YOUR OBJECTIVE »
Look over the listing below and work out how many lines have the word "parameter". Write only that number.
*** Begin section ***
[src/rtl/debug_hex_display.sv]
// debug_hex_display: paged debug readout for the board's 7-segment HEX digits.
// One of NUM_SOURCES debug words is shown at a time. A debounced press of the
// board KEY steps to the next page. The freeze input holds the displayed value.
// Leading-zero blanking is optional.
// Optional feature macro HEX_DISPLAY_PAGE_INDICATOR_EN: when it is defined, the
// top digit shows the current page index instead of a data nibble.
module debug_hex_display #(
    parameter int NUM_DIGITS      = 8,
    parameter int NUM_SOURCES     = 4,
    parameter int DATA_WIDTH      = 32,
    parameter int DEBOUNCE_CYCLES = 250000,
    parameter int SEL_BITS        = 2
) (
    input  logic                              clock,
    input  logic                              reset,
    input  logic [NUM_SOURCES*DATA_WIDTH-1:0] sources,
    input  logic                              next_key_n,
    input  logic                              freeze,
    input  logic                              blank_leading,
    output logic [NUM_DIGITS*7-1:0]           segments,
    output logic [SEL_BITS-1:0]               page_sel,
    output logic                              frozen
);

    localparam int CNT_W = (DEBOUNCE_CYCLES > 1) ? $clog2(DEBOUNCE_CYCLES) : 1;
`ifdef HEX_DISPLAY_PAGE_INDICATOR_EN
    localparam int IND_DIGITS = 1;
`else
    localparam int IND_DIGITS = 0;
`endif
    // Number of digits that carry data nibbles; higher digits stay blank.
    localparam int DATA_DIGITS = ((NUM_DIGITS - IND_DIGITS) < (DATA_WIDTH / 4)) ?
                                 (NUM_DIGITS - IND_DIGITS) : (DATA_WIDTH / 4);
    localparam logic [6:0] SEG_BLANK = 7'h7F;

    logic                         key_meta;
    logic                         key_sync;
    logic                         key_db;
    logic                         key_db_q;
    logic [CNT_W-1:0]             db_cnt;
    logic                         press;
    logic                         page_chg_p1;
    logic                         vld_p1;
    logic [DATA_WIDTH-1:0]        src_sel;
    logic [DATA_WIDTH-1:0]        disp_reg_p1;
    logic [NUM_DIGITS*7-1:0]      seg_next;
    logic [NUM_DIGITS*7-1:0]      seg_p2;
    int                           top_nz;

    // Active-low 7-segment encoding, bit order {g,f,e,d,c,b,a}.
    function automatic logic [6:0] hex7(input logic [3:0] nib);
        case (nib)
            4'h0: hex7 = 7'h40;  4'h1: hex7 = 7'h79;
            4'h2: hex7 = 7'h24;  4'h3: hex7 = 7'h30;
            4'h4: hex7 = 7'h19;  4'h5: hex7 = 7'h12;
            4'h6: hex7 = 7'h02;  4'h7: hex7 = 7'h78;
            4'h8: hex7 = 7'h00;  4'h9: hex7 = 7'h10;
            4'hA: hex7 = 7'h08;  4'hB: hex7 = 7'h03;
            4'hC: hex7 = 7'h46;  4'hD: hex7 = 7'h21;
            4'hE: hex7 = 7'h06;  default: hex7 = 7'h0E;
        endcase
    endfunction

    // Two-flop synchronizer for the raw, asynchronous KEY; idles as "released".
    always_ff @(posedge clock or negedge reset) begin
        if (!reset) begin
            key_meta <= 1'b1;
            key_sync <= 1'b1;
        end else begin
            key_meta <= next_key_n;
            key_sync <= key_meta;
        end
    end

    // Debounce: accept a new level only after DEBOUNCE_CYCLES consecutive differing samples.
    always_ff @(posedge clock or negedge reset) begin
        if (!reset) begin
            key_db   <= 1'b1;
            key_db_q <= 1'b1;
            db_cnt   <= '0;
        end else begin
            key_db_q <= key_db;
            if (key_sync != key_db) begin
                if (db_cnt == CNT_W'(DEBOUNCE_CYCLES - 1)) begin
                    key_db <= key_sync;
                    db_cnt <= '0;
                end else begin
                    db_cnt <= db_cnt + 1'b1;
                end
            end else begin
                db_cnt <= '0;
            end
        end
    end

    // A press is the debounced 1->0 edge. A release does not generate an event.
    assign press = key_db_q & ~key_db;

    // Page index steps on each press and wraps after the last source.
    always_ff @(posedge clock or negedge reset) begin
        if (!reset) begin
            page_sel    <= '0;
            page_chg_p1 <= 1'b0;
            frozen      <= 1'b0;
        end else begin
            page_chg_p1 <= press;
            frozen      <= freeze;
            if (press) begin
                if (page_sel == SEL_BITS'(NUM_SOURCES - 1)) page_sel <= '0;
                else                                        page_sel <= page_sel + 1'b1;
            end
        end
    end

    // Select the debug word addressed by the current page.
    always_comb begin
        src_sel = '0;
        for (int k = 0; k < NUM_SOURCES; k++) begin
            if (int'(page_sel) == k) src_sel = sources[k*DATA_WIDTH +: DATA_WIDTH];
        end
    end

    // Stage p1: capture the word. A page change forces one load even while frozen.
    always_ff @(posedge clock or negedge reset) begin
        if (!reset) begin
            disp_reg_p1 <= '0;
            vld_p1      <= 1'b0;
        end else begin
            vld_p1 <= 1'b1;
            if (!freeze || page_chg_p1) disp_reg_p1 <= src_sel;
        end
    end

    // Encode the digits, with optional blanking above the most significant nonzero nibble.
    always_comb begin
        top_nz   = 0;
        seg_next = {NUM_DIGITS{SEG_BLANK}};
        for (int d = 0; d < DATA_DIGITS; d++) begin
            if (disp_reg_p1[d*4 +: 4] != 4'h0) top_nz = d;
        end
        for (int d = 0; d < DATA_DIGITS; d++) begin
            if (!(blank_leading && (d > top_nz))) seg_next[d*7 +: 7] = hex7(disp_reg_p1[d*4 +: 4]);
        end
`ifdef HEX_DISPLAY_PAGE_INDICATOR_EN
        seg_next[(NUM_DIGITS-1)*7 +: 7] = hex7(4'(page_sel));
`endif
    end

    // Stage p2: register the segments. They stay blank until the first word has been captured.
    always_ff @(posedge clock or negedge reset) begin
        if (!reset) seg_p2 <= {NUM_DIGITS{SEG_BLANK}};
        else        seg_p2 <= vld_p1 ? seg_next : {NUM_DIGITS{SEG_BLANK}};
    end

    assign segments = seg_p2;

endmodule
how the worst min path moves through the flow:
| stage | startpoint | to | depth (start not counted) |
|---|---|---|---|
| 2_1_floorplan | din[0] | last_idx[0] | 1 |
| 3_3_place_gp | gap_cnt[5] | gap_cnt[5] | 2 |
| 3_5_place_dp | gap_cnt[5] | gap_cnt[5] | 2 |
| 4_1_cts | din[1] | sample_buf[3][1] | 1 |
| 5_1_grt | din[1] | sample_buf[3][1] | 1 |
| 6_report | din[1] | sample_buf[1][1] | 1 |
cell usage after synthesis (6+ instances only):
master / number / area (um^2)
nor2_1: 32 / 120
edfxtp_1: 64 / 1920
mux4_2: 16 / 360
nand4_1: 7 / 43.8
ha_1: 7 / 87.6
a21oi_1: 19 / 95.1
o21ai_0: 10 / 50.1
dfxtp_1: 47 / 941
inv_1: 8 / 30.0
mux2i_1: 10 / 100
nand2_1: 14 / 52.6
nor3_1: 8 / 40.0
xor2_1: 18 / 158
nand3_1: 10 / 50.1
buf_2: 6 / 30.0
$ cat src/rtl/dshot_pkg.sv
// Shared constants, FSM state encodings and the CRC helper for the DShot frame decoder.
package dshot_pkg;

    typedef logic [1:0] state_t;

    localparam state_t ST_IDLE  = 2'd0;
    localparam state_t ST_HIGH  = 2'd1;
    localparam state_t ST_LOW   = 2'd2;
    localparam state_t ST_CHECK = 2'd3;

    localparam int DSHOT_CMD_MAX = 47;
    localparam int THROTTLE_MIN  = 48;
    localparam int SCALE_MUL     = 131;
    localparam int SCALE_SHIFT   = 10;

    // XOR of the three nibbles of the 12-bit value+telemetry field.
    function automatic logic [3:0] dshot_crc(input logic [11:0] v);
        return v[3:0] ^ v[7:4] ^ v[11:8];
    endfunction

endpackage

$ cat src/rtl/dshot_pulse_timer.sv
// Synchronises the DShot line, detects edges and times high/low phases for bit classification.
// With DSHOT_BIDIR_EN defined the line is idle-high and pulses are low-going.
module dshot_pulse_timer #(
    parameter int BIT_CLKS    = 83,
    parameter int ONE_THR     = 41,
    parameter int GLITCH_CLKS = 10,
    parameter int GAP_CLKS    = 166
) (
    input  logic clk,
    input  logic rst,
    input  logic dshot_in,
    output logic rise,
    output logic fall,
    output logic bit_val,
    output logic glitch,
    output logic hi_timeout,
    output logic gap_timeout
);

    localparam int CNT_W = $clog2(GAP_CLKS + 1);
    localparam logic [CNT_W-1:0] CNT_MAX  = '1;
    localparam logic [CNT_W-1:0] CNT_ONE  = CNT_W'(1);
    localparam logic [CNT_W-1:0] ONE_C    = CNT_W'(ONE_THR);
    localparam logic [CNT_W-1:0] GLITCH_C = CNT_W'(GLITCH_CLKS);
    localparam logic [CNT_W-1:0] BIT_C    = CNT_W'(BIT_CLKS);
    localparam logic [CNT_W-1:0] GAP_C    = CNT_W'(GAP_CLKS);

`ifdef DSHOT_BIDIR_EN
    localparam logic IDLE_LVL = 1'b1;
`else
    localparam logic IDLE_LVL = 1'b0;
`endif

    logic sync_p0;
    logic sync_p1;
    logic line;
    logic line_d;
    logic [CNT_W-1:0] hi_cnt;
    logic [CNT_W-1:0] lo_cnt;

    // Stage p0/p1: two-flop synchroniser, reset to the idle level so no false edge follows reset
    always_ff @(posedge clk or posedge rst) begin
        if (rst) begin
            sync_p0 <= IDLE_LVL;
            sync_p1 <= IDLE_LVL;
        end else begin
            sync_p0 <= dshot_in;
            sync_p1 <= sync_p0;
        end
    end

    // Active-pulse view of the line: 1 while a pulse is in progress, either polarity
    assign line = sync_p1 ^ IDLE_LVL;

    always_ff @(posedge clk or posedge rst) begin
        if (rst) begin
            line_d <= 1'b0;
        end else begin
            line_d <= line;
        end
    end

    assign rise = line & ~line_d;
    assign fall = ~line & line_d;

    // Counters hold the number of cycles spent in the current phase, saturating
    always_ff @(posedge clk or posedge rst) begin
        if (rst) begin
            hi_cnt <= '0;
            lo_cnt <= '0;
        end else begin
            if (rise) begin
                hi_cnt <= CNT_ONE;
            end else if (line && hi_cnt != CNT_MAX) begin
                hi_cnt <= hi_cnt + CNT_ONE;
            end

            if (fall) begin
                lo_cnt <= CNT_ONE;
            end else if (!line && lo_cnt != CNT_MAX) begin
                lo_cnt <= lo_cnt + CNT_ONE;
            end
        end
    end

    assign bit_val     = (hi_cnt >= ONE_C);
    assign glitch      = (hi_cnt < GLITCH_C);
    assign hi_timeout  = line & (hi_cnt >= BIT_C);
    assign gap_timeout = ~line & (lo_cnt >= GAP_C);

endmodule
*** End section ***
EXPECTED ANSWER »
9